Abstract
1. It was suggested that the cytotoxic damage of bone marrow cells due to endotoxin is responsible for the induction of procoagulant activity of the cells, since a) bone marrow cells of mouse given endotoxin (Post-LPS-cells) had a significant procoagulant activity and time course of procoagulant induction in the cells was the same as those of cytotoxicity and decrease of nucleated cell numbers in the marrow, b) there existed a definite correlation between cytotoxicity and procoagulant activity, and c) the strong cytotoxic changes independent of endotoxin, i. e. after death did not induce a significant procoagulant activity.
2. The procoagulant activity of Post-LPS-cells was not considered to be endotoxin contaminated in the cells but to be tissue thromboplastin, since a) a large amount of endotoxin was required for direct activation of plasma clotting, and dose-response-regression line for endotoxin was not parallel to that for Post-LPS-cells, b) parallelism between the two regression lines for Post-LPS-cells and thromboplastin was recognized, and c) Post-LPS-cells did not shorten the clotting time of plasma deficient in factor VII but did in factor XII, as thromboplastin did.

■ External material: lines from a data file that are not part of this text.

[src/hdl/arx_model_filter_top_defines.svh]
// Assertion macros for the ARX model filter.
`ifndef ARX_MODEL_FILTER_TOP_DEFINES_SVH
`define ARX_MODEL_FILTER_TOP_DEFINES_SVH

// Same-cycle implication, sampled on clk, off during reset.
`define ARX_MF_ASSERT_NOW(lbl, ante, cons) \
	lbl: assert property (@(posedge clk) disable iff (!arst_n) (ante) |-> (cons)) \
		else $error("arx_model_filter check failed");

// Next-cycle implication, sampled on clk, off during reset.
`define ARX_MF_ASSERT_NEXT(lbl, ante, cons) \
	lbl: assert property (@(posedge clk) disable iff (!arst_n) (ante) |=> (cons)) \
		else $error("arx_model_filter check failed");

`endif

[src/hdl/arx_mf_pkg.sv]
// Shared types, constants and codes of the ARX model filter.
`default_nettype none
package arx_mf_pkg;

	localparam int SAMPLE_W    = 24;
	localparam int COEF_W      = 18;
	localparam int FRAC_W      = 14;
	localparam int PROD_W      = SAMPLE_W + COEF_W;
	localparam int ACC_W       = 46;
	localparam int YF_W        = ACC_W - FRAC_W;
	localparam int HIST_LEN    = 3;
	localparam int NUM_FF_TAPS = 3;
	localparam int NUM_FB_TAPS = 3;
	localparam int MAX_DELAY   = 16;
	localparam int PTR_W       = (MAX_DELAY > 1) ? $clog2(MAX_DELAY) : 1;
	localparam int DLY_W       = $clog2(MAX_DELAY + 1);
	localparam int DLY_FIELD_W = 5;
	localparam int ADDR_W      = 5;
	localparam int TAP_W       = 3;

	typedef logic signed [SAMPLE_W-1:0] sample_t;
	typedef logic signed [COEF_W-1:0]   coef_t;

	// register indexes (word address)
	typedef enum logic [2:0] {
		REG_FF0   = 3'd0,
		REG_FF1   = 3'd1,
		REG_FF2   = 3'd2,
		REG_FB1   = 3'd3,
		REG_FB2   = 3'd4,
		REG_FB3   = 3'd5,
		REG_DELAY = 3'd6,
		REG_NONE  = 3'd7
	} reg_idx_t;

	typedef enum logic [3:0] {
		S_IDLE,
		S_RD,
		S_M0,
		S_M1,
		S_M2,
		S_M3,
		S_M4,
		S_M5,
		S_FIN
	} state_t;

	// sequencer to datapath
	typedef struct packed {
		logic             start;
		logic             mul_en;
		logic [TAP_W-1:0] tap;
		logic             acc_en;
		logic             fin;
		logic             clr_ff;
		logic             clr_fb;
	} mac_ctrl_t;

	localparam sample_t SAT_MAX = {1'b0, {(SAMPLE_W-1){1'b1}}};
	localparam sample_t SAT_MIN = {1'b1, {(SAMPLE_W-1){1'b0}}};

endpackage
`default_nettype wire

[src/hdl/arx_mf_ram.sv]
// Generic simple dual-port RAM with registered, read-first output.
`default_nettype none
module arx_mf_ram #(
	parameter int WIDTH = 24,
	parameter int DEPTH = 16
) (
	input  wire logic                             clk,
	input  wire logic                             we,
	input  wire logic [$clog2(DEPTH > 1 ? DEPTH : 2)-1:0] waddr,
	input  wire logic [WIDTH-1:0]                 wdata,
	input  wire logic                             re,
	input  wire logic [$clog2(DEPTH > 1 ? DEPTH : 2)-1:0] raddr,
	output logic      [WIDTH-1:0]                 rdata
);

	logic [WIDTH-1:0] mem [DEPTH];

	always_ff @(posedge clk) begin
		if (we) begin
			mem[waddr] <= wdata;
		end
		if (re) begin
			rdata <= mem[raddr];
		end
	end

endmodule
`default_nettype wire

[src/hdl/arx_mf_mac.sv]
// Shared multiply-accumulate datapath with tap histories, rounding and saturation.
`default_nettype none
module arx_mf_mac import arx_mf_pkg::*; (
	input  wire logic      clk,
	input  wire logic      arst_n,
	input  wire mac_ctrl_t ctrl,
	input  wire sample_t   delayed,
	input  wire sample_t   noise,
	input  wire coef_t     ff_coef [HIST_LEN],
	input  wire coef_t     fb_coef [HIST_LEN],
	output sample_t        y
);

	sample_t ih_q [HIST_LEN];
	sample_t oh_q [HIST_LEN];

	logic signed [ACC_W-1:0]  acc_q;
	logic signed [PROD_W-1:0] prod_s1;
	logic                     sub_s1;

	coef_t                    mul_a;
	sample_t                  mul_b;
	logic                     mul_sub;
	logic signed [ACC_W-1:0]  prod_ext;
	logic signed [ACC_W-1:0]  sum;
	logic signed [YF_W-1:0]   y_full;
	logic [YF_W-SAMPLE_W:0]   y_hi;

	// operand select; taps past the configured order contribute nothing
	always_comb begin
		mul_a   = '0;
		mul_b   = '0;
		mul_sub = 1'b0;
		case (ctrl.tap)
			3'd0: begin
				mul_a = ff_coef[0];
				mul_b = delayed;
			end
			3'd1: begin
				mul_a = (NUM_FF_TAPS > 1) ? ff_coef[1] : '0;
				mul_b = ih_q[1];
			end
			3'd2: begin
				mul_a = (NUM_FF_TAPS > 2) ? ff_coef[2] : '0;
				mul_b = ih_q[2];
			end
			3'd3: begin
				mul_a   = fb_coef[0];
				mul_b   = oh_q[0];
				mul_sub = 1'b1;
			end
			3'd4: begin
				mul_a   = (NUM_FB_TAPS > 1) ? fb_coef[1] : '0;
				mul_b   = oh_q[1];
				mul_sub = 1'b1;
			end
			3'd5: begin
				mul_a   = (NUM_FB_TAPS > 2) ? fb_coef[2] : '0;
				mul_b   = oh_q[2];
				mul_sub = 1'b1;
			end
			default: begin
				mul_a   = '0;
				mul_b   = '0;
				mul_sub = 1'b0;
			end
		endcase
	end

	always_ff @(posedge clk) begin
		if (ctrl.mul_en) begin
			prod_s1 <= mul_a * mul_b;
			sub_s1  <= mul_sub;
		end
	end

	assign prod_ext = {{(ACC_W-PROD_W){prod_s1[PROD_W-1]}}, prod_s1};
	assign sum      = sub_s1 ? (acc_q - prod_ext) : (acc_q + prod_ext);

	// noise aligned to Q.14 with the half-LSB rounding bias folded in
	always_ff @(posedge clk) begin
		if (ctrl.start) begin
			acc_q <= {{(ACC_W-SAMPLE_W-FRAC_W){noise[SAMPLE_W-1]}}, noise,
				1'b1, {(FRAC_W-1){1'b0}}};
		end else if (ctrl.acc_en) begin
			acc_q <= sum;
		end
	end

	// floor shift, then clamp to the sample range
	assign y_full = sum[ACC_W-1:FRAC_W];
	assign y_hi   = y_full[YF_W-1:SAMPLE_W-1];

	always_comb begin
		if ((&y_hi) || !(|y_hi)) begin
			y = y_full[SAMPLE_W-1:0];
		end else if (y_full[YF_W-1]) begin
			y = SAT_MIN;
		end else begin
			y = SAT_MAX;
		end
	end

	always_ff @(posedge clk or negedge arst_n) begin
		if (!arst_n) begin
			for (int i = 0; i < HIST_LEN; i++) begin
				ih_q[i] <= '0;
				oh_q[i] <= '0;
			end
		end else begin
			if (ctrl.clr_ff) begin
				for (int i = 0; i < HIST_LEN; i++) begin
					ih_q[i] <= '0;
				end
			end else if (ctrl.mul_en && ctrl.tap == '0) begin
				ih_q[2] <= ih_q[1];
				ih_q[1] <= ih_q[0];
				ih_q[0] <= delayed;
			end
			if (ctrl.clr_fb) begin
				for (int i = 0; i < HIST_LEN; i++) begin
					oh_q[i] <= '0;
				end
			end else if (ctrl.fin) begin
				oh_q[2] <= oh_q[1];
				oh_q[1] <= oh_q[0];
				oh_q[0] <= y;
			end
		end
	end

endmodule
`default_nettype wire

[src/hdl/arx_model_filter_top.sv]
// Top level of the ARX model filter: register port, delay-line RAM, sequencer, output stage.
`default_nettype none
`include "arx_model_filter_top_defines.svh"
// Third-order ARX difference equation with a transport delay of 1 to 16 samples.
// Each transfer on the input channel carries one drive sample and one noise
// sample, and yields exactly one saturated model_output. The delay line lives
// in a 16-entry RAM with per-entry valid bits, so writing input_delay clears it
// at once with no clearing pass. In the engine, one item goes through the RAM
// read and write-back, then one step per tap, for all six taps, through the
// single shared 18x24 multiplier, and a last step to round and saturate. A
// one-item input buffer takes the next transfer while the engine runs, and the
// output register holds a result while the next item is computed; the engine
// waits in its final step only while that register is still full.
module arx_model_filter_top import arx_mf_pkg::*; (
	input  wire logic              clk,
	input  wire logic              arst_n,
	input  wire logic              psel,
	input  wire logic              penable,
	input  wire logic              pwrite,
	input  wire logic [ADDR_W-1:0] paddr,
	input  wire logic [31:0]       pwdata,
	output logic      [31:0]       prdata,
	output logic                   pready,
	input  wire logic              in_valid,
	output logic                   in_ready,
	input  wire sample_t           drive_sample,
	input  wire sample_t           noise_sample,
	output logic                   out_valid,
	input  wire logic              out_ready,
	output sample_t                model_output
);

	coef_t            ff_coef_q [HIST_LEN];
	coef_t            fb_coef_q [HIST_LEN];
	logic [DLY_W-1:0] delay_q;

	logic             cfg_wr;
	reg_idx_t         cfg_idx;
	logic [DLY_FIELD_W-1:0] dly_field;
	logic [DLY_W-1:0] dly_eff;

	logic             inbuf_valid_q;
	sample_t          drive_q;
	sample_t          noise_q;

	state_t           state_q, state_d;
	mac_ctrl_t        ctrl;
	logic             out_free;
	logic             fin_fire;

	logic [PTR_W-1:0]     ptr_q;
	logic [PTR_W-1:0]     rd_ptr;
	logic [DLY_W-1:0]     ptr_inc;
	logic [MAX_DELAY-1:0] vld_q;
	logic                 vld_rd_q;
	logic [SAMPLE_W-1:0]  ram_rdata;
	sample_t              delayed;
	logic                 rd_step;

	sample_t          y;
	sample_t          y_q;
	logic             out_valid_q;

	// register port
	assign pready  = 1'b1;
	assign cfg_wr  = psel && penable && pwrite && pready;
	assign cfg_idx = reg_idx_t'(paddr[ADDR_W-1:2]);

	assign dly_field = pwdata[DLY_FIELD_W-1:0];
	always_comb begin
		if (dly_field == '0) begin
			dly_eff = DLY_W'(1);
		end else if (32'(dly_field) > MAX_DELAY) begin
			dly_eff = DLY_W'(MAX_DELAY);
		end else begin
			dly_eff = DLY_W'(dly_field);
		end
	end

	always_ff @(posedge clk or negedge arst_n) begin
		if (!arst_n) begin
			for (int i = 0; i < HIST_LEN; i++) begin
				ff_coef_q[i] <= '0;
				fb_coef_q[i] <= '0;
			end
			delay_q <= DLY_W'(1);
		end else if (cfg_wr) begin
			case (cfg_idx)
				REG_FF0:   ff_coef_q[0] <= pwdata[COEF_W-1:0];
				REG_FF1:   ff_coef_q[1] <= pwdata[COEF_W-1:0];
				REG_FF2:   ff_coef_q[2] <= pwdata[COEF_W-1:0];
				REG_FB1:   fb_coef_q[0] <= pwdata[COEF_W-1:0];
				REG_FB2:   fb_coef_q[1] <= pwdata[COEF_W-1:0];
				REG_FB3:   fb_coef_q[2] <= pwdata[COEF_W-1:0];
				REG_DELAY: delay_q      <= dly_eff;
				default:   ;
			endcase
		end
	end

	always_comb begin
		case (cfg_idx)
			REG_FF0:   prdata = {{(32-COEF_W){ff_coef_q[0][COEF_W-1]}}, ff_coef_q[0]};
			REG_FF1:   prdata = {{(32-COEF_W){ff_coef_q[1][COEF_W-1]}}, ff_coef_q[1]};
			REG_FF2:   prdata = {{(32-COEF_W){ff_coef_q[2][COEF_W-1]}}, ff_coef_q[2]};
			REG_FB1:   prdata = {{(32-COEF_W){fb_coef_q[0][COEF_W-1]}}, fb_coef_q[0]};
			REG_FB2:   prdata = {{(32-COEF_W){fb_coef_q[1][COEF_W-1]}}, fb_coef_q[1]};
			REG_FB3:   prdata = {{(32-COEF_W){fb_coef_q[2][COEF_W-1]}}, fb_coef_q[2]};
			REG_DELAY: prdata = 32'(delay_q);
			default:   prdata = '0;
		endcase
	end

	// input buffer: one item waits here while the engine runs
	assign in_ready = !inbuf_valid_q;
	assign rd_step  = (state_q == S_RD);

	always_ff @(posedge clk or negedge arst_n) begin
		if (!arst_n) begin
			inbuf_valid_q <= 1'b0;
		end else if (in_valid && in_ready) begin
			inbuf_valid_q <= 1'b1;
		end else if (rd_step) begin
			inbuf_valid_q <= 1'b0;
		end
	end

	always_ff @(posedge clk) begin
		if (in_valid && in_ready) begin
			drive_q <= drive_sample;
			noise_q <= noise_sample;
		end
	end

	// delay line: read the oldest slot and overwrite it in the same cycle
	assign rd_ptr  = (DLY_W'(ptr_q) >= delay_q) ? '0 : ptr_q;
	assign ptr_inc = DLY_W'(rd_ptr) + DLY_W'(1);

	always_ff @(posedge clk or negedge arst_n) begin
		if (!arst_n) begin
			ptr_q <= '0;
			vld_q <= '0;
		end else if (cfg_wr && cfg_idx == REG_DELAY) begin
			ptr_q <= '0;
			vld_q <= '0;
		end else if (rd_step) begin
			ptr_q         <= (ptr_inc >= delay_q) ? '0 : ptr_inc[PTR_W-1:0];
			vld_q[rd_ptr] <= 1'b1;
		end
	end

	always_ff @(posedge clk) begin
		if (rd_step) begin
			vld_rd_q <= vld_q[rd_ptr];
		end
	end

	arx_mf_ram #(
		.WIDTH(SAMPLE_W),
		.DEPTH(MAX_DELAY)
	) u_delay_ram (
		.clk  (clk),
		.we   (rd_step),
		.waddr(rd_ptr),
		.wdata(drive_q),
		.re   (rd_step),
		.raddr(rd_ptr),
		.rdata(ram_rdata)
	);

	// a slot never written since reset or a delay change reads as zero
	assign delayed = vld_rd_q ? sample_t'(ram_rdata) : '0;

	// sequencer
	assign out_free = !out_valid_q || out_ready;
	assign fin_fire = (state_q == S_FIN) && out_free;

	always_ff @(posedge clk or negedge arst_n) begin
		if (!arst_n) begin
			state_q <= S_IDLE;
		end else begin
			state_q <= state_d;
		end
	end

	always_comb begin
		state_d     = state_q;
		ctrl        = '0;
		ctrl.clr_ff = cfg_wr && (cfg_idx == REG_FF0 || cfg_idx == REG_FF1
			|| cfg_idx == REG_FF2);
		ctrl.clr_fb = cfg_wr && (cfg_idx == REG_FB1 || cfg_idx == REG_FB2
			|| cfg_idx == REG_FB3);
		case (state_q)
			S_IDLE: begin
				if (inbuf_valid_q) begin
					state_d = S_RD;
				end
			end
			S_RD: begin
				ctrl.start = 1'b1;
				state_d    = S_M0;
			end
			S_M0: begin
				ctrl.mul_en = 1'b1;
				ctrl.tap    = TAP_W'(0);
				state_d     = S_M1;
			end
			S_M1: begin
				ctrl.mul_en = 1'b1;
				ctrl.acc_en = 1'b1;
				ctrl.tap    = TAP_W'(1);
				state_d     = S_M2;
			end
			S_M2: begin
				ctrl.mul_en = 1'b1;
				ctrl.acc_en = 1'b1;
				ctrl.tap    = TAP_W'(2);
				state_d     = S_M3;
			end
			S_M3: begin
				ctrl.mul_en = 1'b1;
				ctrl.acc_en = 1'b1;
				ctrl.tap    = TAP_W'(3);
				state_d     = S_M4;
			end
			S_M4: begin
				ctrl.mul_en = 1'b1;
				ctrl.acc_en = 1'b1;
				ctrl.tap    = TAP_W'(4);
				state_d     = S_M5;
			end
			S_M5: begin
				ctrl.mul_en = 1'b1;
				ctrl.acc_en = 1'b1;
				ctrl.tap    = TAP_W'(5);
				state_d     = S_FIN;
			end
			S_FIN: begin
				// hold until the output register can take the result
				if (out_free) begin
					ctrl.fin = 1'b1;
					state_d  = inbuf_valid_q ? S_RD : S_IDLE;
				end
			end
			default: begin
				state_d = S_IDLE;
			end
		endcase
	end

	arx_mf_mac u_mac (
		.clk    (clk),
		.arst_n (arst_n),
		.ctrl   (ctrl),
		.delayed(delayed),
		.noise  (noise_q),
		.ff_coef(ff_coef_q),
		.fb_coef(fb_coef_q),
		.y      (y)
	);

	// output register
	always_ff @(posedge clk or negedge arst_n) begin
		if (!arst_n) begin
			out_valid_q <= 1'b0;
		end else if (fin_fire) begin
			out_valid_q <= 1'b1;
		end else if (out_ready) begin
			out_valid_q <= 1'b0;
		end
	end

	always_ff @(posedge clk) begin
		if (fin_fire) begin
			y_q <= y;
		end
	end

	assign out_valid    = out_valid_q;
	assign model_output = y_q;

	`ARX_MF_ASSERT_NOW(a_ptr_in_range, 1'b1, DLY_W'(ptr_q) < delay_q)
	`ARX_MF_ASSERT_NOW(a_start_has_item, state_q == S_RD, $past(inbuf_valid_q))
	`ARX_MF_ASSERT_NEXT(a_fin_fills_out, fin_fire, out_valid_q && model_output == $past(y))
	`ARX_MF_ASSERT_NEXT(a_delay_wr_rewinds, cfg_wr && cfg_idx == REG_DELAY, ptr_q == '0 && vld_q == '0)

endmodule
`default_nettype wire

3. While Post-LPS-cells corrected the prolonged clotting time of factor VIII deficient plasma, it was shown, utilizing a parallel line assay, that no factor VIII clotting activity was present in the cells.
It should be mentioned that the bone marrow cells are one of the sources of procoagulant induction, and Post-LPS-cells either in marrow or circulation would cause DIC in endotoxicosis.